### RECORDS
◆ ◆ ◆ ◆ ◆ ◆ ◆

**config.mk**
```make
export PLATFORM = sky130hd
export DESIGN_NAME = pixel_sequencer_flat
export DESIGN_NICKNAME = d
export VERILOG_FILES = /design/src/rtl/pixseq_pkg.sv /design/src/rtl/pixel_sequencer_if.sv /design/src/rtl/pixseq_watchdog.sv /design/src/rtl/pixel_sequencer.sv /design/src/flat_wrapper.sv
export SDC_FILE = /design/constraint.sdc
export NUM_CORES = 1
export LEC_CHECK = 0
export CAP_MARGIN = 10
export CORE_MARGIN = 1.5
export CORE_UTILIZATION = 47
export DETAILED_ROUTE_END_ITERATION = 10
export PLACE_DENSITY_LB_ADDON = 0.1
export SETUP_SLACK_MARGIN = 0.15
export SLEW_MARGIN = 5
export SYNTH_ARGS = -nofsm -noshare
export SYNTH_HDL_FRONTEND = slang
export SYNTH_SLANG_ARGS = --single-unit
```
**constraint.sdc**
```tcl
create_clock -name clk -period 5 [get_ports clk]
set_input_delay 1 -clock clk [delete_from_list [all_inputs] [get_ports clk]]
set_output_delay 1 -clock clk [all_outputs]
set_load 0.02 [all_outputs]
```
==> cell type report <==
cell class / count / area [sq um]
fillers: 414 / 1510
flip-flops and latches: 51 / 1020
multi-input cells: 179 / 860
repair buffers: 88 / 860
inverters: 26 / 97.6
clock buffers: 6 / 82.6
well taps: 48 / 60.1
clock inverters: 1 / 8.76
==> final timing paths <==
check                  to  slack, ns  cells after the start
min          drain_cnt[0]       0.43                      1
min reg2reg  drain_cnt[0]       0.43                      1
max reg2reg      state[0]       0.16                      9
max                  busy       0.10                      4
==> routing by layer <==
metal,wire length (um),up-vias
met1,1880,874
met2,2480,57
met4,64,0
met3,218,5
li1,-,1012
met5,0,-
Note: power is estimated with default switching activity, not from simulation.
<file path="src/rtl/header_stripper.sv">
// Receive-side frame splitter: payload beats, metadata beats (forwarded or dropped) and one
// trailing sequence-number beat that is captured and checked for continuity.
module header_stripper #(
    parameter int DW            = 128,
    parameter int PAYLOAD_BEATS = 129,
    parameter int META_BEATS    = 3,
    parameter int SEQ_W         = 32,
    parameter int CNT_W         = 32
) (
    input  logic              clk,
    input  logic              resetn,
    input  logic [DW-1:0]     s_tdata,
    input  logic              s_tvalid,
    output logic              s_tready,
    input  logic              meta_drop,
    output logic [DW-1:0]     m_pay_tdata,
    output logic              m_pay_tvalid,
    input  logic              m_pay_tready,
    output logic              m_pay_tlast,
    output logic [DW/8-1:0]   m_pay_tkeep,
    output logic [DW-1:0]     m_meta_tdata,
    output logic              m_meta_tvalid,
    input  logic              m_meta_tready,
    output logic              m_meta_tlast,
    output logic [SEQ_W-1:0]  seq_num,
    output logic              seq_valid,
    output logic              seq_err,
    output logic [CNT_W-1:0]  frame_cnt,
    output logic [CNT_W-1:0]  err_cnt,
    output logic [1:0]        fsm_state
);
    localparam int MAXB = (PAYLOAD_BEATS > META_BEATS) ? PAYLOAD_BEATS : META_BEATS;
    localparam int BW   = (MAXB > 1) ? $clog2(MAXB) : 1;

    typedef enum logic [1:0] {
        ST_PAYLOAD = 2'd0,
        ST_META    = 2'd1,
        ST_SEQ     = 2'd2
    } state_t;

    state_t           r_state, w_state_nxt;
    logic [BW-1:0]    r_beat_cnt, w_beat_nxt;
    logic             w_acc, w_pay_last, w_meta_last;
    logic [SEQ_W-1:0] w_seq_in, w_seq_exp;
    logic [SEQ_W-1:0] r_seq_num;
    logic             r_seq_seen, r_seq_valid, r_seq_err;
    logic [CNT_W-1:0] r_frame_cnt, r_err_cnt;

    assign w_pay_last  = (r_beat_cnt == BW'(PAYLOAD_BEATS - 1));
    assign w_meta_last = (r_beat_cnt == BW'(META_BEATS - 1));
    assign w_seq_in    = s_tdata[SEQ_W-1:0];
    assign w_seq_exp   = r_seq_num + SEQ_W'(1);

    always_comb begin
        s_tready      = 1'b0;
        m_pay_tvalid  = 1'b0;
        m_pay_tdata   = '0;
        m_pay_tlast   = 1'b0;
        m_meta_tvalid = 1'b0;
        m_meta_tdata  = '0;
        m_meta_tlast  = 1'b0;
        w_state_nxt   = r_state;
        w_beat_nxt    = r_beat_cnt;
        w_acc         = 1'b0;

        // Outputs stay quiet while in reset so no beat can be handed downstream unaccepted.
        if (resetn) begin
            case (r_state)
                ST_PAYLOAD: begin
                    s_tready     = m_pay_tready;
                    m_pay_tvalid = s_tvalid;
                    m_pay_tdata  = s_tdata;
                    m_pay_tlast  = s_tvalid && w_pay_last;
                end
                ST_META: begin
                    s_tready      = meta_drop || m_meta_tready;
                    m_meta_tvalid = s_tvalid && !meta_drop;
                    m_meta_tdata  = meta_drop ? '0 : s_tdata;
                    m_meta_tlast  = s_tvalid && w_meta_last;
                end
                ST_SEQ:  s_tready = 1'b1;
                default: ;
            endcase
            w_acc = s_tvalid && s_tready;
        end

        if (w_acc) begin
            case (r_state)
                ST_PAYLOAD: begin
                    w_beat_nxt = w_pay_last ? '0 : r_beat_cnt + BW'(1);
                    if (w_pay_last) w_state_nxt = ST_META;
                end
                ST_META: begin
                    w_beat_nxt = w_meta_last ? '0 : r_beat_cnt + BW'(1);
                    if (w_meta_last) w_state_nxt = ST_SEQ;
                end
                default: begin
                    w_beat_nxt  = '0;
                    w_state_nxt = ST_PAYLOAD;
                end
            endcase
        end
    end

    assign m_pay_tkeep = {(DW/8){m_pay_tvalid}};

    always_ff @(posedge clk) begin
        if (!resetn) begin
            r_state     <= ST_PAYLOAD;
            r_beat_cnt  <= '0;
            r_seq_num   <= '0;
            r_seq_seen  <= 1'b0;
            r_seq_valid <= 1'b0;
            r_seq_err   <= 1'b0;
            r_frame_cnt <= '0;
            r_err_cnt   <= '0;
        end else begin
            r_state     <= w_state_nxt;
            r_beat_cnt  <= w_beat_nxt;
            r_seq_valid <= 1'b0;
            r_seq_err   <= 1'b0;
            if (w_acc && r_state == ST_SEQ) begin
                r_seq_num   <= w_seq_in;
                r_seq_seen  <= 1'b1;
                r_seq_valid <= 1'b1;
                r_frame_cnt <= r_frame_cnt + CNT_W'(1);
                // The mismatching value becomes the new reference for the next frame.
                if (r_seq_seen && w_seq_in != w_seq_exp) begin
                    r_seq_err <= 1'b1;
                    if (r_err_cnt != '1) r_err_cnt <= r_err_cnt + CNT_W'(1);
                end
            end
        end
    end

    assign seq_num   = r_seq_num;
    assign seq_valid = r_seq_valid;
    assign seq_err   = r_seq_err;
    assign frame_cnt = r_frame_cnt;
    assign err_cnt   = r_err_cnt;
    assign fsm_state = r_state;
endmodule

</file>
[src/rtl/mac_row_lanes.sv]
// mac_row_lanes: N parallel signed MACs sharing one scalar operand
//   clk, rstn - clock, asynchronous active-low reset
//   en        - accept one beat: accumulate x*v[n] into every lane
//   last      - with en, the accumulators clear instead of storing the sum
//   x         - signed scalar shared by all lanes
//   v         - packed row, lane n = v[n*IW +: IW] (signed)
//   sum       - acc+product per lane (combinational), lane n = sum[n*AW +: AW]
module mac_row_lanes
    import matmul_pkg::*;
#(
    parameter int N  = 8,
    parameter int IW = 8,
    parameter int AW = 2 * IW + $clog2(N)
) (
    input  logic                 clk,
    input  logic                 rstn,
    input  logic                 en,
    input  logic                 last,
    input  logic signed [IW-1:0] x,
    input  logic [N*IW-1:0]      v,
    output logic [N*AW-1:0]      sum
);

    for (genvar n = 0; n < N; n++) begin : g_lane
        logic signed [AW-1:0]   acc;
        logic signed [2*IW-1:0] p;
        assign p = x * $signed(v[lane_lsb(n, IW) +: IW]);
        assign sum[lane_lsb(n, AW) +: AW] = acc + AW'(p);
        always_ff @(posedge clk or negedge rstn)
            if (!rstn)
                acc <= '0;
            else if (en)
                acc <= last ? '0 : acc + AW'(p);
    end

endmodule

◆ ◆ ◆ ◆ ◆ ◆ ◆

### EXERCISE PROMPT
What you give back should be only the lines of the records above, starting at the line with "module mac_row_lanes" and ending at the line with "logic signed [AW-1:0]", restated word for word.

### EXPECTED ANSWER
module mac_row_lanes
    import matmul_pkg::*;
#(
    parameter int N  = 8,
    parameter int IW = 8,
    parameter int AW = 2 * IW + $clog2(N)
) (
    input  logic                 clk,
    input  logic                 rstn,
    input  logic                 en,
    input  logic                 last,
    input  logic signed [IW-1:0] x,
    input  logic [N*IW-1:0]      v,
    output logic [N*AW-1:0]      sum
);

    for (genvar n = 0; n < N; n++) begin : g_lane
        logic signed [AW-1:0]   acc;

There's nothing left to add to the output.